Metro Colon Rectum - Proctology Corner – Fissure
Anal fissures are one of the most painful conditions patients suffer from. An anal fissure is a tear in the lining of the anal canal that exposes the internal sphincter muscle. The most important part of managing anal fissures is symptom control through soft stools and internal sphincter muscle relaxation. Our practice has a step-up treatment algorithm that is both conservative and effective.
Fissures are caused by hard stools or dilation of the anal canal that leads to the primary tear. Once the tear occurs, the internal sphincter muscle spasms and decreases blood flow to the area. This causes pain and prevents fast healing. The pain leads to fear of defecating and constipation which leads to harder stools.
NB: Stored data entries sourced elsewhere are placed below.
File: config.mk
export PLATFORM = sky130hd
export DESIGN_NAME = leading_zeros_decoder_flat
export DESIGN_NICKNAME = d
export VERILOG_FILES = /design/src/rtl/leading_zeros_decoder_if.sv /design/src/rtl/leading_zeros_decoder.sv /design/src/flat_wrapper.sv
export SDC_FILE = /design/constraint.sdc
export NUM_CORES = 1
export LEC_CHECK = 0
export CORE_AREA = 4 4 108 100
export DETAILED_ROUTE_END_ITERATION = 6
export DIE_AREA = 0 0 112 104
export GPL_ROUTABILITY_DRIVEN = 0
export PLACE_DENSITY = 0.65
export SLEW_MARGIN = 20
export SYNTH_ARGS = -nofsm -noshare
export SYNTH_HDL_FRONTEND = slang
export SYNTH_SLANG_ARGS = --single-unit
File: constraint.sdc
create_clock -name clk -period 1.9 [get_ports clk]
set_input_delay 0.38 -clock clk [delete_from_list [all_inputs] [get_ports clk]]
set_output_delay 0.38 -clock clk [all_outputs]
set_load 0.03 [all_outputs]
===== src/rtl/router_sched_pkg.sv =====
// router_sched_pkg: shared types and constants
// for the router port scheduler.
package router_sched_pkg;

    localparam int NUM_OUT = 3;
    localparam int SRC_W   = 3;

    typedef logic [SRC_W-1:0] src_t;

    typedef enum logic [1:0] {
        DIR_0   = 2'd0,
        DIR_1   = 2'd1,
        DIR_2   = 2'd2,
        DIR_INV = 2'd3
    } dir_e;

    typedef enum logic {
        IDLE   = 1'b0,
        LOCKED = 1'b1
    } state_e;

    function automatic src_t wrap_inc(input src_t v, input int n);
        if (int'(v) >= n - 1) return '0;
        return v + src_t'(1);
    endfunction

endpackage


===== src/rtl/router_port_scheduler_rr_arbiter.sv =====
// rr_arbiter: combinational round-robin pick,
// searching upward from ptr with wrap-around.
module rr_arbiter
    import router_sched_pkg::*;
#(
    parameter int NUM_IN = 4
) (
    input  logic [NUM_IN-1:0] req,
    input  src_t              ptr,
    output logic [NUM_IN-1:0] gnt,
    output src_t              idx,
    output logic              any_gnt
);

    // First pass covers ptr..top, second pass wraps to 0..ptr-1.
    always_comb begin
        gnt     = '0;
        idx     = '0;
        any_gnt = 1'b0;
        for (int i = 0; i < NUM_IN; i++) begin
            if (!any_gnt && req[i] && src_t'(i) >= ptr) begin
                any_gnt = 1'b1;
                gnt[i]  = 1'b1;
                idx     = src_t'(i);
            end
        end
        for (int i = 0; i < NUM_IN; i++) begin
            if (!any_gnt && req[i] && src_t'(i) < ptr) begin
                any_gnt = 1'b1;
                gnt[i]  = 1'b1;
                idx     = src_t'(i);
            end
        end
    end

endmodule


===== src/rtl/router_port_scheduler.sv =====
// router_port_scheduler: per-output packet-locked
// round-robin grant with credit flow control.
module router_port_scheduler
    import router_sched_pkg::*;
#(
    parameter int NUM_IN  = 4,
    parameter int CREDITS = 4,
    parameter int CW      = 3
) (
    input  logic                 clk,
    input  logic                 rst_n,
    input  logic [NUM_IN-1:0]    req_valid,
    input  logic [2*NUM_IN-1:0]  req_dir,
    input  logic [NUM_IN-1:0]    req_last,
    output logic [NUM_IN-1:0]    req_ready,
    input  logic [NUM_OUT-1:0]   credit_return,
    output logic [NUM_OUT-1:0]   out_valid,
    output logic [3*NUM_OUT-1:0] out_src,
    output logic [NUM_OUT-1:0]   out_last,
    output logic                 drop_pulse,
    output logic                 credit_err
);

    localparam logic [CW-1:0] CRED_MAX = CW'(CREDITS);

    state_e              state_q  [NUM_OUT];
    state_e              state_d  [NUM_OUT];
    src_t                owner_q  [NUM_OUT];
    src_t                owner_d  [NUM_OUT];
    logic [NUM_IN-1:0]   mask_q   [NUM_OUT];
    logic [NUM_IN-1:0]   mask_d   [NUM_OUT];
    src_t                rr_q     [NUM_OUT];
    src_t                rr_d     [NUM_OUT];
    logic [CW-1:0]       credit_q [NUM_OUT];
    logic [CW-1:0]       credit_d [NUM_OUT];
    src_t                out_src_q [NUM_OUT];
    src_t                out_src_d [NUM_OUT];
    logic [NUM_OUT-1:0]  out_valid_q;
    logic [NUM_OUT-1:0]  out_valid_d;
    logic [NUM_OUT-1:0]  out_last_q;
    logic [NUM_OUT-1:0]  out_last_d;
    logic                drop_q;
    logic                drop_d;
    logic                credit_err_q;
    logic                credit_err_d;

    logic [NUM_IN-1:0]   owned;
    logic [NUM_IN-1:0]   cand    [NUM_OUT];
    logic [NUM_IN-1:0]   arb_gnt [NUM_OUT];
    src_t                arb_idx [NUM_OUT];
    logic [NUM_OUT-1:0]  arb_any;
    logic [NUM_OUT-1:0]  sel_valid;
    logic [NUM_OUT-1:0]  sel_last;
    logic [NUM_OUT-1:0]  xfer;
    logic [NUM_IN-1:0]   drop_vec;
    logic [NUM_IN-1:0]   rdy;

    // Ownership and per-output arbitration candidates.
    always_comb begin
        owned = '0;
        for (int o = 0; o < NUM_OUT; o++) begin
            owned = owned | mask_q[o];
        end
        for (int o = 0; o < NUM_OUT; o++) begin
            cand[o] = '0;
            for (int i = 0; i < NUM_IN; i++) begin
                cand[o][i] = req_valid[i] && !owned[i]
                          && req_dir[2*i +: 2] == 2'(o);
            end
        end
    end

    for (genvar g = 0; g < NUM_OUT; g++) begin : g_arb
        rr_arbiter #(
            .NUM_IN (NUM_IN)
        ) u_arb (
            .req     (cand[g]),
            .ptr     (rr_q[g]),
            .gnt     (arb_gnt[g]),
            .idx     (arb_idx[g]),
            .any_gnt (arb_any[g])
        );
    end

    // Owner's flit view and credit-gated transfer per output.
    always_comb begin
        for (int o = 0; o < NUM_OUT; o++) begin
            sel_valid[o] = |(mask_q[o] & req_valid);
            sel_last[o]  = |(mask_q[o] & req_last);
            xfer[o]      = state_q[o] == LOCKED && sel_valid[o]
                        && credit_q[o] != '0;
        end
    end

    // Ready: owners when credited, unowned dir=3 flits always.
    always_comb begin
        rdy      = '0;
        drop_vec = '0;
        for (int i = 0; i < NUM_IN; i++) begin
            if (!owned[i] && req_valid[i]
                && req_dir[2*i +: 2] == DIR_INV) begin
                rdy[i]      = 1'b1;
                drop_vec[i] = 1'b1;
            end
        end
        for (int o = 0; o < NUM_OUT; o++) begin
            if (state_q[o] == LOCKED && credit_q[o] != '0) begin
                rdy = rdy | (mask_q[o] & req_valid);
            end
        end
    end

    assign req_ready = rdy;

    // Next-state: grant from IDLE, release on last transfer.
    always_comb begin
        for (int o = 0; o < NUM_OUT; o++) begin
            state_d[o] = state_q[o];
            owner_d[o] = owner_q[o];
            mask_d[o]  = mask_q[o];
            rr_d[o]    = rr_q[o];
            unique case (state_q[o])
                IDLE: begin
                    if (arb_any[o]) begin
                        state_d[o] = LOCKED;
                        owner_d[o] = arb_idx[o];
                        mask_d[o]  = arb_gnt[o];
                    end
                end
                LOCKED: begin
                    if (xfer[o] && sel_last[o]) begin
                        state_d[o] = IDLE;
                        mask_d[o]  = '0;
                        rr_d[o]    = wrap_inc(owner_q[o], NUM_IN);
                    end
                end
                default: begin
                    state_d[o] = IDLE;
                    mask_d[o]  = '0;
                end
            endcase
        end
    end

    // FSM, owner and round-robin pointer registers.
    always_ff @(posedge clk or negedge rst_n) begin
        if (!rst_n) begin
            for (int o = 0; o < NUM_OUT; o++) begin
                state_q[o] <= IDLE;
                owner_q[o] <= '0;
                mask_q[o]  <= '0;
                rr_q[o]    <= '0;
            end
        end else begin
            for (int o = 0; o < NUM_OUT; o++) begin
                state_q[o] <= state_d[o];
                owner_q[o] <= owner_d[o];
                mask_q[o]  <= mask_d[o];
                rr_q[o]    <= rr_d[o];
            end
        end
    end

    // Credit update; a return at full saturates and flags.
    always_comb begin
        credit_err_d = credit_err_q;
        for (int o = 0; o < NUM_OUT; o++) begin
            credit_d[o] = credit_q[o];
            unique case ({credit_return[o], xfer[o]})
                2'b10: begin
                    if (credit_q[o] == CRED_MAX) begin
                        credit_err_d = 1'b1;
                    end else begin
                        credit_d[o] = credit_q[o] + CW'(1);
                    end
                end
                2'b01:   credit_d[o] = credit_q[o] - CW'(1);
                default: credit_d[o] = credit_q[o];
            endcase
        end
    end

    // Credit counters and sticky overflow flag.
    always_ff @(posedge clk or negedge rst_n) begin
        if (!rst_n) begin
            for (int o = 0; o < NUM_OUT; o++) begin
                credit_q[o] <= CRED_MAX;
            end
            credit_err_q <= 1'b0;
        end else begin
            for (int o = 0; o < NUM_OUT; o++) begin
                credit_q[o] <= credit_d[o];
            end
            credit_err_q <= credit_err_d;
        end
    end

    // Forwarded-flit sideband for the next cycle.
    always_comb begin
        for (int o = 0; o < NUM_OUT; o++) begin
            out_valid_d[o] = xfer[o];
            out_last_d[o]  = xfer[o] & sel_last[o];
            out_src_d[o]   = xfer[o] ? owner_q[o] : '0;
        end
        drop_d = |drop_vec;
    end

    // Output registers.
    always_ff @(posedge clk or negedge rst_n) begin
        if (!rst_n) begin
            out_valid_q <= '0;
            out_last_q  <= '0;
            drop_q      <= 1'b0;
            for (int o = 0; o < NUM_OUT; o++) begin
                out_src_q[o] <= '0;
            end
        end else begin
            out_valid_q <= out_valid_d;
            out_last_q  <= out_last_d;
            drop_q      <= drop_d;
            for (int o = 0; o < NUM_OUT; o++) begin
                out_src_q[o] <= out_src_d[o];
            end
        end
    end

    for (genvar g = 0; g < NUM_OUT; g++) begin : g_src
        assign out_src[3*g +: 3] = out_src_q[g];
    end

    assign out_valid  = out_valid_q;
    assign out_last   = out_last_q;
    assign drop_pulse = drop_q;
    assign credit_err = credit_err_q;

endmodule


===== config.mk =====
export PLATFORM = sky130hd
export DESIGN_NAME = router_port_scheduler
export DESIGN_NICKNAME = d
export VERILOG_FILES = /design/src/rtl/router_sched_pkg.sv /design/src/rtl/router_port_scheduler_rr_arbiter.sv /design/src/rtl/router_port_scheduler.sv
export SDC_FILE = /design/constraint.sdc
export NUM_CORES = 1
export LEC_CHECK = 0
export BUFFER_PORTS_ARGS = -buffer_cell sky130_fd_sc_hd__buf_2
export CAP_MARGIN = 30
export CORE_MARGIN = 1.5
export CORE_UTILIZATION = 40
export CTS_CLUSTER_SIZE = 30
export DETAILED_ROUTE_END_ITERATION = 8
export PLACE_DENSITY_LB_ADDON = 0.05
export SLEW_MARGIN = 0
export SYNTH_ARGS = -nofsm -noshare
export SYNTH_HDL_FRONTEND = slang
export SYNTH_SLANG_ARGS = --single-unit

===== constraint.sdc =====
create_clock -name clk -period 2.1 [get_ports clk]
set_input_delay 0 -clock clk [delete_from_list [all_inputs] [get_ports clk]]
set_output_delay 0 -clock clk [all_outputs]
set_load 0.1 [all_outputs]

# After elaboration in Yosys (flattened, before gate mapping)
# Cells that the tools add are included.
[op_classes]
addsub = 9
n_lt_le_gt_ge = 27
n_eq_ne = 30
n_mux = 121
bitwise_logic = 17
n_reduce_logical = 131
[ops]
columns = ["op", "n"]
rows = [
  ["1-bit logical AND", 77],
  ["1-bit 2-to-1 mux", 73],
  ["2-bit 2-to-1 mux", 18],
  ["3-bit 2-to-1 mux", 12],
  ["4-bit 2-to-1 mux", 9],
  ["4-bit OR reduction", 7],
  ["1-bit logical NOT", 25],
  ["4-bit bitwise AND", 6],
  ["4-bit case mux with 2 select lines", 3],
  ["2-bit AND reduction", 12],
  ["2-bit == test, second input constant", 11],
  ["4-bit bitwise OR", 5],
  ["3-bit by 1-bit adder with 3-bit output, second input constant", 6],
  ["1-bit by 3-bit greater-or-equal comparator with 1-bit output, first input constant", 6],
  ["2-bit by 3-bit greater-or-equal comparator with 1-bit output, first input constant", 6],
  ["1-bit by 3-bit less-than comparator with 1-bit output, first input constant", 6],
  ["2-bit by 3-bit less-than comparator with 1-bit output, first input constant", 6],
  ["3-bit case mux with 2 select lines", 3],
  ["2-bit by 1-bit == test with 1-bit output, second input constant", 7],
  ["2-bit by 1-bit != test with 1-bit output, second input constant", 6],
  ["3-bit == test, second input constant", 3],
  ["3-bit by 2-bit greater-or-equal comparator with 1-bit output, second input constant", 3],
  ["3-bit nonzero test", 3],
  ["3-bit by 1-bit subtractor with 3-bit output, second input constant", 3],
  ["other kinds (6)", 19],
]
[word_totals]
reg_bits = 59
input_bits = 21
out_inout_bits = 21

# Logic depth before layout (Yosys ltp)
[logic_depth]
word_depth = 37
ltp_mapped = 9
depth_no_buf = 8

# Modules after synthesis
# A second synthesis with hierarchy kept.
[hier_totals]
cells_unflattened = 402
area_unflattened_um2 = 3724.8
[by_module_without_submodules]
columns = ["mod", "instances", "cells_each", "area_each_um2", "seq_area_each_um2"]
rows = [
  ["router_port_scheduler", 1, 300, 3086.7, 1480.2],
  ["rr_arbiter", 3, 34, 212.7, 0.0],
]

# Least setup slack after synthesis
# No wires, ideal clock.
[synth_timing]
path_type = "flip-flop to output port"
from = "register credit_q[8] (netlist bit)"
to = "output port req_ready[2]"
t_arrival_ns = 2.948
t_required_ns = 2.100
path_slack_ns = -0.848
path_stages_with_launch = 4
path_cell_list = "dfstp_2 o31a_1 a222oi_1 o21ai_0"
[synth_via]
elab_chain_len = 7
[synth_rtl]
columns = ["element", "line_no", "source"]
rows = [
  ["start: declaration", "router_port_scheduler.sv:34", "logic [CW-1:0] credit_q [NUM_OUT];"],
  ["start signal: indexed assignment", "router_port_scheduler.sv:192", "credit_q[o] <= credit_d[o];"],
  ["3-bit nonzero test (*)", "router_port_scheduler.sv:107", "if (state_q[o] == LOCKED && credit_q[o] != '0) begin"],
  ["1-bit logical AND (*)", "router_port_scheduler.sv:107", ""],
  ["4-bit 2-to-1 mux (*)", "router_port_scheduler.sv:107", ""],
  ["4-bit bitwise OR", "router_port_scheduler.sv:108", "rdy = rdy | (mask_q[o] & req_valid);"],
  ["4-bit 2-to-1 mux (*)", "router_port_scheduler.sv:107", ""],
  ["4-bit bitwise OR", "router_port_scheduler.sv:108", ""],
  ["4-bit 2-to-1 mux (*)", "router_port_scheduler.sv:107", ""],
  ["end: declaration", "router_port_scheduler.sv:15", "output logic [NUM_IN-1:0] req_ready,"],
]
# Every way passes the cells marked *; elsewhere a longest branch is shown, timed or not.

# Final worst setup path
[layout_timing]
from = "register mask_q[9] (netlist bit)"
to = "register mask_q[10] (netlist bit)"
[layout_via]
elab_chain_len = 34
word_cells_on_any_way = 46
cone_classes = "eq/ne: 2; mux: 11; bitwise: 4; reduce/logical: 29"
[layout_rtl]
columns = ["element", "line_no", "source"]
rows = [
  ["start: declaration", "router_port_scheduler.sv:30", "logic [NUM_IN-1:0] mask_q [NUM_OUT];"],
  ["start signal: indexed assignment", "router_port_scheduler.sv:158", "mask_q[o] <= mask_d[o];"],
  ["4-bit bitwise OR (2 in series)", "router_port_scheduler.sv:62", "owned = owned | mask_q[o];"],
  ["1-bit logical NOT", "router_port_scheduler.sv:67", "cand[o][i] = req_valid[i] && !owned[i]"],
  ["1-bit logical AND", "router_port_scheduler.sv:67", ""],
  ["1-bit logical AND", "router_port_scheduler.sv:68", "&& req_dir[2*i +: 2] == 2'(o);"],
  ["1-bit logical AND (2 in series)", "router_port_scheduler_rr_arbiter.sv:21", "if (!any_gnt && req[i] && src_t'(i) >= ptr) begin"],
  ["1-bit 2-to-1 mux", "router_port_scheduler_rr_arbiter.sv:21", ""],
  ["1-bit logical NOT", "router_port_scheduler_rr_arbiter.sv:21", ""],
  ["1-bit logical AND (2 in series)", "router_port_scheduler_rr_arbiter.sv:21", ""],
  ["[13 not listed]", "n/a", ""],
  ["1-bit logical NOT", "router_port_scheduler_rr_arbiter.sv:28", "if (!any_gnt && req[i] && src_t'(i) < ptr) begin"],
  ["1-bit logical AND (2 in series)", "router_port_scheduler_rr_arbiter.sv:28", ""],
  ["1-bit 2-to-1 mux", "router_port_scheduler_rr_arbiter.sv:28", ""],
  ["1-bit logical NOT", "router_port_scheduler_rr_arbiter.sv:28", ""],
  ["1-bit logical AND (2 in series)", "router_port_scheduler_rr_arbiter.sv:28", ""],
  ["1-bit 2-to-1 mux", "router_port_scheduler_rr_arbiter.sv:28", ""],
  ["2-bit by 1-bit != test with 1-bit output (no line)", "n/a", ""],
  ["2-bit AND reduction (no line)", "n/a", ""],
]
# Parallel ways exist; a longest one is shown, timed or not. The select of a mux whose other input is x is not followed.
# A chain may end at the register's enable or synchronous reset.

==> impl_metrics.tcl <==
set metrics [dict create \
    synthSimpleGateAreaFrac 0.202 \
    p_seq_frac 0.296 \
    die_h_um 89.8 \
    initial_utilization 0.414 \
    cts_tree "built" \
    cts_buffers 5 \
    finalWirelength_um 8150 \
    clkTransAtPathRegs_ps 90 \
    min_period_over_period 0.997 \
    cap_violations 0 \
    final_antenna_net_count 0 \
    pwr-share-clk 0.119 \
    dp_hpwl_um 6190 \
    crit_path_start_kind "register" \
    setup_tns_ps 0 \
    tightestPinTransition_ps 569 \
    dieArea_um2 8070 \
    cts_buffer_depth 2 \
    rows 31 \
    synth_edf_count 0 \
    syn_to_final_growth_pct 25.7 \
    crit_required_ps 2300 \
    finalCriticalPeriod_ps 2090 \
    grt_pass1_wl_um 13500 \
    fin_cells 495 \
    track_usage 0.209 \
    hp-class "in2reg" \
    pwr-share-comb 0.584 \
    finalClockSkew_ps 3.93 \
    routed-via-count 2787 \
    p_sw_w 0.00295 \
    drv_slew 0 \
    grt_util_met3 0.0296 \
    yosys_warnings 0 \
    use_met2 0.326 \
    wl_per_cell_um 16.5 \
    diodes 0 \
    synth_adder_area_share 0.0324 \
    grt_setup_unrepaired "yes" \
    ir_worst_vdd_uv 862 \
    synthArstFlopShare 1.00 \
    cellPowerDensity_nw_per_um2 1590 \
    vias_per_cell 5.63 \
    timing.slew.headroom 0.621 \
    fillers 748 \
    final_nets 422 \
    cts_num_sinks 50 \
    route.detailed.drc 0 \
    io_buffers 38 \
    drive_gt1_frac 0.285 \
    grt_pass1_vias 2669 \
    yosysSeqAreaShare 0.416 \
    synthMuxAreaShare 0.00705 \
    drtPass1Iterations 9 \
    met1_usage 0.299 \
    intPower_w 0.00306 \
    h-tree-depth 2 \
    synth_xor_area_frac 0.00871 \
    status "completed" \
    die_w_um 89.8 \
    ys.flop_type "dfrtp_1" \
    synth_compound_area_frac 0.281 \
    synth_top_family_by_area "compound AO/OA/AOI/OAI gates" \
    overflow 0 \
    hold_viol 0 \
    ys_seq_elements 50 \
    top_usage_layer "met2" \
    syn_inst 320 \
    setup-violations-final 0 \
    post-cts-setup-buffers 0 \
    coreArea_um2 7290 \
    insertion_delay_ps 300 \
    syn_area_per_cell_um2 9.42 \
    netSwitchingFraction 0.491 \
    antenna_found_initial 0 \
    place_inst 486 \
    crit_fanout 9 \
    crit_type "reg2reg" \
    cp.arrival_ps 2300 \
    grt_max_degree 29 \
    power_leakage_nw 1.73 \
    synth_cell_type_count 60 \
    place_congestion 0.903 \
    max_freq_mhz 478 \
    drt-initial-drc-count 233 \
    root_buffer "clkbuf_8" \
    io_pins 42 \
    end_kind "register" \
    synth_area_um2 3020 \
]
stage by stage:
step / hold WS, ps / worst slack (ps) / utilization / instance area (um^2) / total power, W
4_1_cts: 9.90 / 25.4 / 0.516 / 3760 / 0.00599
2_1_floorplan: -296 / 25.7 / - / 3070 / 0.00423
5_1_grt: 49.4 / -96.5 / 0.520 / 3790 / 0.00643
3_3_place_gp: 16.3 / 62.4 / 0.498 / 3630 / 0.00522
3_5_place_dp: 19.2 / 50.5 / 0.498 / 3630 / 0.00526
6_report: 19.8 / 6.26 / 0.520 / 3790 / 0.00601
synth_stat cells (all sizes together) (2+ instances only):
cell type  instances  area [um^2]
o31a               3         26.3
a41oi              3         52.6
a41o               2         20.0
a21oi             22          110
and2               8         50.1
a2111oi            3         26.3
nor2              24         92.6
inv               21         78.8
dfrtp             47         1180
a21o               4         30.0
nand2b             6         37.5
a22o               7         61.3
o2bb2ai            8         70.1
nor4b              4         56.3
a221oi             3         26.3
nor4               2         12.5
o21a               3         22.5
o21ai             14         70.1
fa                 3         60.1
ha                 3         37.5
a31oi              2         12.5
o22ai              6         37.5
or3                5         31.3
a222oi             5         50.1
a21boi             5         48.8
xnor2              3         26.3
a211o              3         26.3
o32ai              3         26.3
buf                9         56.3
nor2b              7         43.8
or4b               2         20.0
nand2             23         86.3
clkbuf             5         18.8
nor3b              2         15.0
nor3               5         25.0
dfstp              3         78.8
nand3b             8         60.1
a22oi             13         97.6
nand3             10         50.1
cells by family after synthesis:
logic type,Yosys count
other cells,1
compound gates,113
mux,2
xor+xnor,3
buf+inv,35
fa+ha+maj,6
simple gates,110
flops,50
flip-flops by register name, indices dropped and copies added (netlist names):
name,flops
mask_q,12
credit_q,9
out_src,6
owner_q,6
rr_q,6
out_last,3
out_valid,3
state_q,3
credit_err,1
drop_pulse,1
worst max-delay path, cell delays in order (launching register included):
cell and delay (ps):
dfrtp_1 430, or4b_1 560, or3_1 480, a41oi_4 210
nor2_2 80, a22o_1 230
metal layers:
layer | share of wire | wire length, um
met1 | 0.48 | 3920
met3 | 0.037 | 300
met5 | 0 | 0
met4 | 0.016 | 131
met2 | 0.47 | 3800
worst paths after layout:
kind                                        from           to  slack [ps]  cells past startpoint
worst max-delay path                   mask_q[9]   mask_q[10]           6                      5
worst max register to register         mask_q[9]   mask_q[10]           6                      5
max in group asynchronous                  rst_n  credit_q[5]        1270                      3
worst min-delay path            credit_return[0]  credit_q[8]          20                      3
min in group asynchronous                  rst_n  credit_q[6]         210                      2
worst min register to register        credit_err   credit_err         490                      1
area by class of cell:
type / count / area (um^2) / area share
inverter: 21 / 78.8 / 0.0208
timing repair buffer: 80 / 523 / 0.138
tap: 99 / 124 / 0.0327
clock inverter: 1 / 30.0 / 0.00792
sequential: 50 / 1250 / 0.331
clock buffer: 7 / 86.3 / 0.0228
multi-input combinational: 237 / 1690 / 0.447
As you can imagine, these symptoms can spiral out of control.
The management of fissures focuses on keeping stool soft and relaxing the internal sphincter muscle and starts in the office. Stool softening agents like fiber, colace, and miralax can be helpful. Avoiding straining or pushing can also help. Prescription medications provided by our practice will involve a muscle relaxer and a local anesthetic. The ointment we use is 0.5% nifedipine (a smooth muscle relaxer) mixed with 5.0% lidocaine (a local anesthetic). The ointment is applied twice daily and after bowel movements. A course of nifedipine/lidocaine can last for 2-3 months and is considered office-based treatment.
When patients do not have an adequate response to office-based treatments, we progress to a targeted injection of botulinum toxin (Botox) into the internal sphincter muscle. The botox lasts for three months and chemically de-innervates the muscle preventing it from spasming and causing pain. Botox does not treat the fissure, it improves healing by increasing blood supply by decreasing muscle spasm and decreases pain through decreasing spasm. During the procedure to inject the botox, our practice may debride the fissure or destroy it while you are asleep to help healing.
When patients do not have an adequate response to a botox injection and office-based treatments, our practice may offer a tailored sphincterotomy. This is a permanent cutting of the internal sphincter that mechanically breaks the muscle spasm. This is one of the final stages of treatment of chronic anal fissures. Most patients do not require the sphincterotomy to treat their anal fissure.
The main risk of the treatments for anal fissures is fecal incontinence. While true fecal incontinence is rare, some patients experience a weakening of their sphincter muscle and a sense of urgency when defecating. This is usually temporary and our practice has treatments to help minimize life-style limitations.